Los hutíes tomaron el estratégico estrecho de Bab el Mandeb y crece la alarma por el comercio mundial
Los rebeldes hutíes de Yemen tomaron el control del estratégico estrecho de Bab el Mandeb, uno de los principales corredores marítimos del mundo, y aumentó la preocupación por el impacto que la situación podría tener sobre el comercio internacional y el mercado energético.
La ofensiva comenzó la semana pasada y avanzó sobre la costa occidental de Yemen. Este viernes, los hutíes tomaron la isla de Perim, ubicada en el centro del estrecho, además de Hanish Mayor y Hanish Menor. Un día antes habían conquistado la ciudad portuaria de Moca, ubicada a unos 70 kilómetros al norte de Bab el Mandeb.
Un responsable militar yemení reconoció que todo el territorio que permanecía bajo control de las fuerzas gubernamentales en la costa occidental había caído ante el avance rebelde. Los hutíes aseguraron que buscarán mantener una navegación “segura” y que sus acciones estarán dirigidas contra Arabia Saudita, pero el control del corredor generó preocupación por las consecuencias que podría provocar sobre una de las rutas comerciales más importantes del planeta.
Una ruta clave para el comercio y el petróleo
Bab el Mandeb, cuyo nombre significa “Puerta de las Lágrimas” en árabe, conecta el golfo de Adén con el mar Rojo y permite el acceso al canal de Suez.
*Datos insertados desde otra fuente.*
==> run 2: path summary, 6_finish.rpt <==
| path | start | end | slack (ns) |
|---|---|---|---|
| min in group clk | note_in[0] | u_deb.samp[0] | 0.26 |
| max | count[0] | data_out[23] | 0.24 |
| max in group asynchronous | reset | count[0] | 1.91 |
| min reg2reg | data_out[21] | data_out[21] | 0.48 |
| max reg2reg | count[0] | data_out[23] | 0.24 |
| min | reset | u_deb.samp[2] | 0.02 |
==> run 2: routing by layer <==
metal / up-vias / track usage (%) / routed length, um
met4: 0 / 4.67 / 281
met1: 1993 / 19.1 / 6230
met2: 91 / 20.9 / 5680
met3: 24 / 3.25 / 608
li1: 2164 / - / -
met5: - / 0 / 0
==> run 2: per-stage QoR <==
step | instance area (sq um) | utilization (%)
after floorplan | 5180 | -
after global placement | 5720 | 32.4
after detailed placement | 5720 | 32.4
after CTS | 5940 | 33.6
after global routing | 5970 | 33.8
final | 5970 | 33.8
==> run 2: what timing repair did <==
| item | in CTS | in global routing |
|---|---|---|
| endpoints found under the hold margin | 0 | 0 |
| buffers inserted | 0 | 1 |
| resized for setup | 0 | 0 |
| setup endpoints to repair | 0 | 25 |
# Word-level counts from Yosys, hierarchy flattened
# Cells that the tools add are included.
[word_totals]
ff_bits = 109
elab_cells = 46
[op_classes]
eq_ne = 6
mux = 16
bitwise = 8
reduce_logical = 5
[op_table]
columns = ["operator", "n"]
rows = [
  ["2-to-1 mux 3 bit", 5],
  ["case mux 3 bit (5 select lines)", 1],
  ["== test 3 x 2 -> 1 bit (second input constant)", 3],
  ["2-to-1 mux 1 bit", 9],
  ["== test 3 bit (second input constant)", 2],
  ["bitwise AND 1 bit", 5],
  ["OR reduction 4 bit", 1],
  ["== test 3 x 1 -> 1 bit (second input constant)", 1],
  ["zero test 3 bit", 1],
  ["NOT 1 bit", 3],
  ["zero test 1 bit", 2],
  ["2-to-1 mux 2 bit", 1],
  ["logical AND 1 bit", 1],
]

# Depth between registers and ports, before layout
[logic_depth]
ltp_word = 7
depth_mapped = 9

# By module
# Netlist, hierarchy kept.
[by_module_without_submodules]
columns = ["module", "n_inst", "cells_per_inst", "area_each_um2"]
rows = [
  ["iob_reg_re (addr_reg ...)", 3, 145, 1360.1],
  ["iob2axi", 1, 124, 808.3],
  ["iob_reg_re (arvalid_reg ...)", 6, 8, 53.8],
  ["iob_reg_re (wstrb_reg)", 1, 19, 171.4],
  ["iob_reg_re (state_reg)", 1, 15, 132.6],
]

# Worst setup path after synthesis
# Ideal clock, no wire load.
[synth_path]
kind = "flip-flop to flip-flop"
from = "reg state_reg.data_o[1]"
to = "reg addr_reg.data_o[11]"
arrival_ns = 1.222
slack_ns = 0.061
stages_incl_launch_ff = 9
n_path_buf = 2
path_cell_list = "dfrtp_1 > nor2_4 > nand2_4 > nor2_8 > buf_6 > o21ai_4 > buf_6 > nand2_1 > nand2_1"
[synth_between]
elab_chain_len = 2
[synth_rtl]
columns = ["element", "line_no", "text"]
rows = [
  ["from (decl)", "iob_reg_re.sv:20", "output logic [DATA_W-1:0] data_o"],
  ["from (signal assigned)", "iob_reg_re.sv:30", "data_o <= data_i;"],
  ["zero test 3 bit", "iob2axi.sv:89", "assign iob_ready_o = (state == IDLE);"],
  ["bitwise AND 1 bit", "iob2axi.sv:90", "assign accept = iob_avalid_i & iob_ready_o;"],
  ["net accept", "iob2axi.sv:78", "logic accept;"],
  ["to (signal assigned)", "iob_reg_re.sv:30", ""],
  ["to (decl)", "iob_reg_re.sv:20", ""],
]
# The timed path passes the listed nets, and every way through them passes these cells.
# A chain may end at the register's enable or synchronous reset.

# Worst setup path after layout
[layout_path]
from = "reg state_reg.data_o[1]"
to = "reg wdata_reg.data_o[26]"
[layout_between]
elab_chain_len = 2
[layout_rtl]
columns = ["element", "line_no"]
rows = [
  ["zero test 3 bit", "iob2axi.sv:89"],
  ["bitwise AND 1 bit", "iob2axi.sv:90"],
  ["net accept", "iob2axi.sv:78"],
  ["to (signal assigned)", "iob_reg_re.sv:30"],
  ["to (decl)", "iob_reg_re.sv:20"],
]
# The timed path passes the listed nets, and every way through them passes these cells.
===== config.mk =====
export PLATFORM = sky130hd
export DESIGN_NAME = mem_bus_unit_flat
export DESIGN_NICKNAME = d
export VERILOG_FILES = /design/src/rtl/mem_bus_unit_if.sv /design/src/rtl/mem_bus_unit.sv /design/src/flat_wrapper.sv
export SDC_FILE = /design/constraint.sdc
export NUM_CORES = 1
export LEC_CHECK = 0
export ABC_AREA = 1
export BUFFER_PORTS_ARGS = -buffer_cell sky130_fd_sc_hd__clkbuf_2
export CAP_MARGIN = 20
export CORE_MARGIN = 3
export CORE_UTILIZATION = 40
export DETAILED_ROUTE_END_ITERATION = 16
export GPL_ROUTABILITY_DRIVEN = 1
export SYNTH_ARGS = -nofsm -noshare
export SYNTH_HDL_FRONTEND = slang
export SYNTH_SLANG_ARGS = --single-unit

===== constraint.sdc =====
create_clock -name clk -period 1.8 [get_ports clk]
set_clock_uncertainty 0.05 [all_clocks]
set_input_delay 0.09 -clock clk [delete_from_list [all_inputs] [get_ports clk]]
set_output_delay 0.09 -clock clk [all_outputs]
set_load 0.01 [all_outputs]
### src/rtl/cache_rd_arbiter.sv
// -----------------------------------------------------------------------------
// cache_rd_arbiter
//
// Purpose:
//   Shares one AXI read address/data channel pair between the instruction-cache
//   and data-cache refill interfaces. One AR request is granted at a time. The
//   data cache has priority, and a starvation counter hands the next contested
//   grant to the instruction cache after STARVE_MAX consecutive data-cache wins.
//   Each request carries a per-source ARID, and R beats are steered back to
//   the owning cache by RID. A data-cache read to a line with a pending write
//   is held off until the write drains.
//
// Ports:
//   aclk, areset                  clock, asynchronous active-high reset
//   icache_rd_* / dcache_rd_*     cache read request (req/type/addr in, rdy out)
//   icache_ret_* / dcache_ret_*   returned beats (valid/last/data out)
//   wr_pending, wr_pending_addr   data-cache write buffer status
//   ar* / arvalid / arready       AXI read address channel (master side)
//   rid/rdata/rlast/rvalid/rready AXI read data channel (master side)
//   rd_err                        sticky flag: R beat with unknown/idle RID
// -----------------------------------------------------------------------------
module cache_rd_arbiter #(
  parameter logic [3:0]  ICACHE_ID  = 4'd0,
  parameter logic [3:0]  DCACHE_ID  = 4'd1,
  parameter int unsigned STARVE_MAX = 4
) (
  input  logic        aclk,
  input  logic        areset,

  input  logic        icache_rd_req,
  input  logic [2:0]  icache_rd_type,
  input  logic [31:0] icache_rd_addr,
  output logic        icache_rd_rdy,
  output logic        icache_ret_valid,
  output logic        icache_ret_last,
  output logic [31:0] icache_ret_data,

  input  logic        dcache_rd_req,
  input  logic [2:0]  dcache_rd_type,
  input  logic [31:0] dcache_rd_addr,
  output logic        dcache_rd_rdy,
  output logic        dcache_ret_valid,
  output logic        dcache_ret_last,
  output logic [31:0] dcache_ret_data,

  input  logic        wr_pending,
  input  logic [31:0] wr_pending_addr,

  output logic [3:0]  arid,
  output logic [31:0] araddr,
  output logic [7:0]  arlen,
  output logic [2:0]  arsize,
  output logic [1:0]  arburst,
  output logic        arvalid,
  input  logic        arready,

  input  logic [3:0]  rid,
  input  logic [31:0] rdata,
  input  logic        rlast,
  input  logic        rvalid,
  output logic        rready,

  output logic        rd_err
);

  localparam int unsigned CW = (STARVE_MAX < 1) ? 1 : $clog2(STARVE_MAX + 1);
  localparam logic [CW-1:0] STARVE_LIM = CW'(STARVE_MAX);

  typedef enum logic {
    S_IDLE,
    S_SEND
  } state_t;

  state_t        state;
  logic          busy_i;
  logic          busy_d;
  logic          ar_src_d;
  logic [CW-1:0] starve_cnt;

  logic          hazard;
  logic          elig_i;
  logic          elig_d;
  logic          pick_i;
  logic          pick_d;
  logic          grant_i;
  logic          grant_d;
  logic [2:0]    sel_type;
  logic [31:0]   sel_addr;
  logic          sel_line;
  logic          hit_i;
  logic          hit_d;
  logic          stray;

  // Only the line index matters for the write hazard, so the low nibble of the
  // pending-write address is intentionally ignored.
  logic          unused_wr_low;
  assign unused_wr_low = ^wr_pending_addr[3:0];

  assign hazard = wr_pending && (dcache_rd_addr[31:4] == wr_pending_addr[31:4]);
  assign elig_i = icache_rd_req && !busy_i;
  assign elig_d = dcache_rd_req && !busy_d && !hazard;

  // The data cache wins a contested cycle unless the icache has already lost
  // STARVE_MAX times in a row; an uncontested eligible requester always wins.
  assign pick_i  = elig_i && (!elig_d || (starve_cnt == STARVE_LIM));
  assign pick_d  = elig_d && !pick_i;
  assign grant_i = (state == S_IDLE) && pick_i;
  assign grant_d = (state == S_IDLE) && pick_d;

  // The reset term is kept out of the grant path that feeds the flops and is
  // applied only on the outputs, so nothing is offered while reset is held.
  assign icache_rd_rdy = grant_i && !areset;
  assign dcache_rd_rdy = grant_d && !areset;
  assign rready        = !areset;
  assign arburst       = 2'b01;

  // AR fields for whichever source is granted this cycle.
  assign sel_type = grant_d ? dcache_rd_type : icache_rd_type;
  assign sel_addr = grant_d ? dcache_rd_addr : icache_rd_addr;
  assign sel_line = (sel_type == 3'b100);

  // R beats are forwarded only to a source that actually has a read in
  // flight; anything else is dropped and flagged.
  assign hit_i = rvalid && (rid == ICACHE_ID) && busy_i;
  assign hit_d = rvalid && (rid == DCACHE_ID) && busy_d;
  assign stray = rvalid && !hit_i && !hit_d;

  assign icache_ret_valid = hit_i;
  assign icache_ret_last  = hit_i && rlast;
  assign icache_ret_data  = hit_i ? rdata : 32'd0;
  assign dcache_ret_valid = hit_d;
  assign dcache_ret_last  = hit_d && rlast;
  assign dcache_ret_data  = hit_d ? rdata : 32'd0;

  // AR-side state machine. A grant latches the request into the AR registers
  // and moves to SEND; the fields are then frozen until arready, so the slave
  // sees a stable request for as long as it stalls.
  always_ff @(posedge aclk or posedge areset) begin
    if (areset) begin
      state    <= S_IDLE;
      arvalid  <= 1'b0;
      arid     <= 4'd0;
      araddr   <= 32'd0;
      arlen    <= 8'd0;
      arsize   <= 3'd0;
      ar_src_d <= 1'b0;
    end else begin
      case (state)
        S_IDLE: begin
          if (grant_i || grant_d) begin
            state    <= S_SEND;
            arvalid  <= 1'b1;
            ar_src_d <= grant_d;
            arid     <= grant_d ? DCACHE_ID : ICACHE_ID;
            araddr   <= sel_line ? {sel_addr[31:4], 4'b0000} : sel_addr;
            arlen    <= sel_line ? 8'd3 : 8'd0;
            arsize   <= sel_line ? 3'd2 : {1'b0, sel_type[1:0]};
          end
        end
        S_SEND: begin
          if (arready) begin
            state   <= S_IDLE;
            arvalid <= 1'b0;
          end
        end
        default: begin
          state   <= S_IDLE;
          arvalid <= 1'b0;
        end
      endcase
    end
  end

  // Per-source outstanding flags. A source becomes busy when its AR handshake
  // completes and is freed by its last R beat. Both events may happen in the
  // same cycle for different sources and are applied independently.
  always_ff @(posedge aclk or posedge areset) begin
    if (areset) begin
      busy_i <= 1'b0;
      busy_d <= 1'b0;
    end else begin
      if (hit_i && rlast) begin
        busy_i <= 1'b0;
      end
      if (hit_d && rlast) begin
        busy_d <= 1'b0;
      end
      if (arvalid && arready) begin
        if (ar_src_d) begin
          busy_d <= 1'b1;
        end else begin
          busy_i <= 1'b1;
        end
      end
    end
  end

  // Starvation counter: counts dcache grants taken while the icache was
  // asking, saturating at the limit. Any icache grant, or a dcache grant with
  // no icache demand, starts the count over.
  always_ff @(posedge aclk or posedge areset) begin
    if (areset) begin
      starve_cnt <= '0;
    end else if (grant_i) begin
      starve_cnt <= '0;
    end else if (grant_d) begin
      if (!icache_rd_req) begin
        starve_cnt <= '0;
      end else if (starve_cnt != STARVE_LIM) begin
        starve_cnt <= starve_cnt + CW'(1);
      end
    end
  end

  // Sticky error for beats nobody owns; only reset clears it.
  always_ff @(posedge aclk or posedge areset) begin
    if (areset) begin
      rd_err <= 1'b0;
    end else if (stray) begin
      rd_err <= 1'b1;
    end
  end

endmodule
### config.mk
export PLATFORM = sky130hd
export DESIGN_NAME = cache_rd_arbiter
export DESIGN_NICKNAME = d
export VERILOG_FILES = /design/src/rtl/cache_rd_arbiter.sv
export SDC_FILE = /design/constraint.sdc
export NUM_CORES = 1
export LEC_CHECK = 0
export ABC_AREA = 1
export BUFFER_PORTS_ARGS = -buffer_cell sky130_fd_sc_hd__buf_2
export CAP_MARGIN = 15
export CORE_AREA = 2 2 105 107
export CTS_BUF_LIST = sky130_fd_sc_hd__clkbuf_4 sky130_fd_sc_hd__clkbuf_8
export DETAILED_ROUTE_END_ITERATION = 8
export DIE_AREA = 0 0 107 109
export GPL_TIMING_DRIVEN = 1
export MAX_ROUTING_LAYER = met4
export PLACE_DENSITY_LB_ADDON = 0.2
export SETUP_SLACK_MARGIN = 0.15
export SLEW_MARGIN = 20
export SYNTH_ARGS = -nofsm -noshare
export SYNTH_HDL_FRONTEND = slang
export SYNTH_SLANG_ARGS = --single-unit
### constraint.sdc
create_clock -name aclk -period 3.9 [get_ports aclk]
set_input_delay 0.195 -clock aclk [delete_from_list [all_inputs] [get_ports aclk]]
set_output_delay 0.195 -clock aclk [all_outputs]
set_load 0.01 [all_outputs]
### After elaboration in Yosys (flattened, before gate mapping)

Cells that the tools add are included.

| storage, ports and cells | value |
|---|---|
| bits in registers | 56 |
| output and inout port bits | 122 |

| operators by class | value |
|---|---|
| add/subtract/negate cells | 1 |
| equality and inequality tests | 8 |
| multiplexer cells | 24 |
| bitwise gates (word level) | 1 |
| reduce and logical (&&, ||, !) cells | 34 |

Operators by type and width:

| kind | number |
|---|---|
| 32-bit two-way mux | 3 |
| 28-bit equality test | 1 |
| 1-bit logical AND | 19 |
| 3-bit two-way mux | 5 |
| 1-bit two-way mux | 11 |
| 1-bit zero test | 8 |
| 3-bit equality test, second input constant | 2 |
| 2-bit AND reduction | 3 |
| 4-bit by 1-bit equality test with 1-bit output, second input constant | 1 |
| 4-bit zero test | 1 |
| 2-bit two-way mux | 2 |
| 4-bit two-way mux | 1 |
| 1-bit one-hot mux with 2 select lines | 2 |
| 3-bit by 1-bit adder with 3-bit output, second input constant | 1 |
| 3-bit by 1-bit inequality test with 1-bit output, second input constant | 1 |
| 3-bit inequality test, second input constant | 1 |
| 1-bit logical OR | 2 |
| 2-bit by 1-bit inequality test with 1-bit output, second input constant | 1 |
| 2-bit inequality test, second input constant | 1 |
| 2-bit nonzero test | 1 |
| 1-bit inverter | 1 |

### Longest topological paths before layout

| logic depth | value |
|---|---|
| depth after elaboration | 13 |
| gate-level depth with buffers | 16 |

### Worst setup path before layout

No wires, ideal clock.

| path | value |
|---|---|
| path type | reg2reg |
| from | register starve_cnt[0] |
| to | register araddr[0] |
| setup time | 117 ps |
| arrival time | 1460 ps |
| required time | 3783 ps |
| setup slack | 2323 ps |
| stages on the path, launching flop included | 11 |
| path buffers | 1 |
| period minus slack after synthesis | 1577 ps |
| cell sequence | dfrtp_1 -> inv_1 -> ha_1 -> nand2_1 -> o2111ai_2 -> buf_6 -> nand2_1 -> nand2_1 -> nand3_4 -> nand3_1 -> nand2_1 |

| between the ends | value |
|---|---|
| word-level cells in the longest chain between the ends | 9 |
| elaborated cells on any way between the ends | 13 |
| those cells by class | 2 x eq/ne; 3 x mux; 8 x reduce/logical |

RTL lines:

| what | RTL line | source |
|---|---|---|
| start: declaration | 78 | `logic [CW-1:0] starve_cnt;` |
| start signal: assignment | 210 | `starve_cnt <= starve_cnt + CW'(1);` |
| 3-bit equality test * | 105 | `assign pick_i = elig_i && (!elig_d \|\| (starve_cnt == STARVE_LIM));` |
| 1-bit logical OR * | 105 |  |
| 1-bit logical AND * | 105 |  |
| 1-bit zero test | 106 | `assign pick_d = elig_d && !pick_i;` |
| 1-bit logical AND | 106 |  |
| 1-bit logical AND | 108 | `assign grant_d = (state == S_IDLE) && pick_d;` |
| 3-bit two-way mux | 118 | `assign sel_type = grant_d ? dcache_rd_type : icache_rd_type;` |
| 3-bit equality test | 120 | `assign sel_line = (sel_type == 3'b100);` |
| 4-bit two-way mux | 155 | `araddr <= sel_line ? {sel_addr[31:4], 4'b0000} : sel_addr;` |
| end signal: assignment | 155 |  |
| end: declaration | 50 | `output logic [31:0] araddr,` |

Every way passes the cells marked *; elsewhere a longest branch is shown, timed or not.
A chain may end at the register's enable or synchronous reset.

### Worst setup path after layout

| path | value |
|---|---|
| from | register starve_cnt[0] |
| to | register araddr[14] |

| between the ends | value |
|---|---|
| word-level cells in the longest chain between the ends | 8 |
| elaborated cells on any way between the ends | 10 |
| those cells by class | 1 x eq/ne; 1 x mux; 8 x reduce/logical |

RTL lines:

| what | RTL line | source |
|---|---|---|
| 3-bit equality test * | 105 |  |
| 1-bit logical OR * | 105 |  |
| 1-bit logical AND * | 105 |  |
| 1-bit zero test | 106 |  |
| 1-bit logical AND | 106 |  |
| 1-bit logical AND | 108 |  |
| 1-bit logical OR | 150 | `if (grant_i \|\| grant_d) begin` |
| 2-bit AND reduction (no line) | -- |  |

Marked as above.

==> impl_metrics.py <==
metrics = {
    "finish": {
        "final_nets": 923,
        "multi_input_comb_area_um2": 1660,
        "drive_above_1_share": 0.364,
        "register_area_um2": 1100,
        "nFillCells": 1156,
        "area_growth_pct": 41.5,
        "final_cell_area_um2": 4740,
    },
    "synth": {
        "synth_edf_count": 0,
        "synthAdderAreaFrac": 0.00747,
        "synthCells": 537,
        "async_flop_share": 1.00,
        "ys.flop_type": "dfrtp_1",
        "synth_top_family_by_area": "simple AND/OR/NAND/NOR gates",
        "yosysSeqAreaShare": 0.328,
        "synthTopCellsByArea": "dfrtp_1, nand2_1, nor2_1",
        "synth-xor-area-share": 0.0183,
        "yosys_warnings": 0,
        "synth.distinct_cells": 33,
        "syn_avg_cell_area_um2": 6.24,
        "synthSimpleGateAreaFrac": 0.363,
        "synth_area_um2": 3350,
        "yosys.cell_count.top_type": "nand2_1",
        "synth_mux_area_frac": 0,
        "synth_top_area_cell": "dfrtp_1",
        "synth-compound-area-share": 0.0896,
        "synth_top_area_frac": 0.328,
        "synth_common_cells": "nand2_1, nor2_1, inv_1",
        "ys_ff_latch": 44,
    },
    "floorplanning": {
        "core-area_um2": 10600,
        "placementRows": 38,
        "die_h_um": 109,
        "pin_count": 268,
        "start_util": 0.316,
        "die_area_um2": 11700,
        "die_w_um": 107,
    },
    "cts": {
        "clockBufferDepth": 2,
        "cts_buffers": 5,
        "cts.root.buffer_cell": "clkbuf_8",
        "clock_sinks": 44,
        "post_cts_resized": 0,
        "clk_latency_ns": 0.30,
        "cts-htree-levels": 2,
        "tritoncts": "yes",
        "clk_pin_slew_worst_paths_ns": 0.10,
        "holdBufCountCts": 0,
        "cts_setup_buffers": 0,
    },
    "timing": {
        "slew_headroom": 0.297,
        "hold_viol": 0,
        "clock_skew_ns": 0.0133,
        "rsz0062_at_grt": "no",
        "clock.fmax_mhz": 366,
        "drv_slew": 0,
        "min_period_over_period": 0.700,
        "fin_crit_ns": 2.73,
        "fin_setup_tns_ns": 0,
        "worstMarginPinSlew_ns": 1.05,
        "setup_viol": 0,
    },
    "critical_path": {
        "path_cells": "inv_1 > ha_1 > nand2_1 > o2111ai_4 > buf_4 > inv_1 > nand2_1 > a31oi_1",
        "crit_family": "buffers and inverters",
        "required_ns": 4.12,
        "reg2reg_depth": 8,
        "cpPeakStageDelay_ns": 0.78,
        "crit_fanout": 32,
        "start_kind": "flip-flop",
        "path_depth": 8,
        "r2r_slack_ns": 1.17,
        "cp-end-kind": "flip-flop",
        "worstPathArrival_ns": 2.95,
        "cp_num_buf_inv": 3,
        "slowest_stage": "inv_1",
        "crit_type": "reg2reg",
    },
    "routing": {
        "via_per_inst": 4.36,
        "wl_mm": 11.6,
        "drtIter0Drc": 144,
        "postRouteAntennaNets": 0,
        "drc": 0,
        "wl_per_cell_um": 12.6,
        "drt_first_pass_iters": 4,
        "num_vias": 3999,
    },
    "pwr": {
        "cellPowerDensity_nw_per_um2": 457,
        "vdd_drop_max_mv": 0.230,
        "power_leakage_nw": 3.03,
    },
    "job": {
        "max_cap_viol_count": 0,
    },
    "worst_hold_path": {
        "hold_class": "in2async",
    },
    "placement": {
        "hpwlAfterDp_mm": 9.40,
        "io_buffer_count": 251,
        "gp_congestion": 0.778,
        "dpl_cell_area_um2": 4610,
    },
    "global_routing": {
        "grt_remaining_overflow": 0,
        "grt_pass1_vias": 3709,
        "grt_usage": 0.200,
        "grt_max_degree": 64,
        "antenna_found_initial": 3,
        "grt_pass1_wl_mm": 17.7,
    },
    "outcome": {
        "status": "finished clean",
    },
}
==> final timing paths <==
| check | from | endpoint |
|---|---|---|
| max reg2reg | starve_cnt[0]$_DFFE_PP0P_ | araddr[14]$_DFFE_PP0P_ |
| min | areset | araddr[27]$_DFFE_PP0P_ |
| min reg2reg | araddr[0]$_DFFE_PP0P_ | araddr[0]$_DFFE_PP0P_ |
| max in group asynchronous | areset | starve_cnt[1]$_DFFE_PP0P_ |
| min in group aclk | arready | state$_DFF_PP0_ |
| max | starve_cnt[0]$_DFFE_PP0P_ | araddr[14]$_DFFE_PP0P_ |
==> placed cells by master (no fill, tap or decap), drive strengths merged, types with 3 or more instances in the layout <==
cell and instances:
conb 12, buf 255, dfrtp 44, clkbuf 5
nand2 170, o21ai 12, xor2 3, diode 3
nand3 12, inv 101, nor2 114, a31oi 28
xnor2 4
==> where the power goes <==
group	internal (mW)	total, mW	switching [mW]
registers	0.664	0.785	0.121
logic	0.393	0.963	0.570
clock network	0.253	0.421	0.168
==> layout make-up <==
| class | instances | share of cell area |
|---|---|---|
| multi-input combinational | 367 | 0.350 |
| timing repair buffer | 255 | 0.271 |
| sequential | 44 | 0.232 |
| inverter | 102 | 0.0810 |
| tap | 140 | 0.0369 |
| clock buffer | 5 | 0.0145 |
| clock inverter | 2 | 0.0127 |
| antenna | 3 | 0.00158 |
==> metrics by stage <==
| step | power, mW | cells | util | hold WS [ns] | setup WS [ns] |
|---|---|---|---|---|---|
| after global routing | 2.36 | 918 | 0.447 | 0.118 | 0.928 |
| after detailed placement | 1.77 | 908 | 0.434 | 0.445 | 1.14 |
| after CTS | 2.20 | 915 | 0.447 | 0.118 | 1.14 |
| after global placement | 1.74 | 908 | 0.434 | 0.435 | 1.16 |
| after floorplan | 1.42 | 547 | - | 0.291 | 2.32 |
| final | 2.17 | 918 | 0.447 | 0.0540 | 1.17 |
==> logic make-up after synthesis <==
| logic type | after synthesis |
|---|---|
| AOI/OAI and AO/OA | 46 |
| other | 2 |
| and+or+nand+nor | 300 |
| adders and majority gates | 2 |
| xor gates and xnor gates | 7 |
| buffers and inverters | 136 |
| DFF | 44 |
==> routing by layer <==
metal / GRT usage / vias up / wire length [µm]
li1: - / 2041 / -
met1: 0.204 / 1769 / 4430
met2: 0.388 / 175 / 6060
met3: 0.0383 / 14 / 835
met4: 0.0557 / 0 / 263
met5: - / - / 0
==> worst reg2reg max path, stage by stage, from the launching register on <==
cell and delay [ns]:
dfrtp_1 0.38, inv_1 0.08, ha_1 0.19, nand2_1 0.18, o2111ai_4 0.32, buf_4 0.31
inv_1 0.78, nand2_1 0.24, a31oi_1 0.20
==> sequential cells by signal, summed over array words and instances, names as in the netlist <==
name        cells
arsize          2
busy_i          1
starve_cnt      3
rd_err          1
araddr         32
ar_src_d        1
busy_d          1
arlen           1
arvalid         1
state           1
No activity file was read; power rests on OpenSTA's default activity.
Por esa vía circulan barcos que conectan Asia con Europa a través de una de las rutas marítimas más cortas.
Según los datos citados en el informe, por el estrecho pasa aproximadamente el 11% del comercio mundial, cerca del 30% del tráfico global de contenedores y alrededor del 10% del petróleo. Un cierre o una reducción significativa del tránsito obligaría a numerosas embarcaciones a modificar sus recorridos y rodear África por el cabo de Buena Esperanza.
Ese desvío podría sumar alrededor de diez días de navegación y aumentar los costos de combustible, seguros y transporte. El impacto podría trasladarse posteriormente a los precios de distintos productos y profundizar las dificultades en las cadenas de suministro internacionales.
Arabia Saudita, bajo presión
La situación también genera una fuerte presión sobre Arabia Saudita, uno de los principales productores y exportadores de petróleo del mundo. El estrecho de Bab el Mandeb representa una vía estratégica para el transporte de crudo desde la región hacia los mercados internacionales.
La tensión se incrementó además por las dificultades existentes en el estrecho de Ormuz, mientras que Riad había aumentado el uso del puerto de Yanbu, ubicado sobre el mar Rojo, para mantener sus exportaciones de petróleo.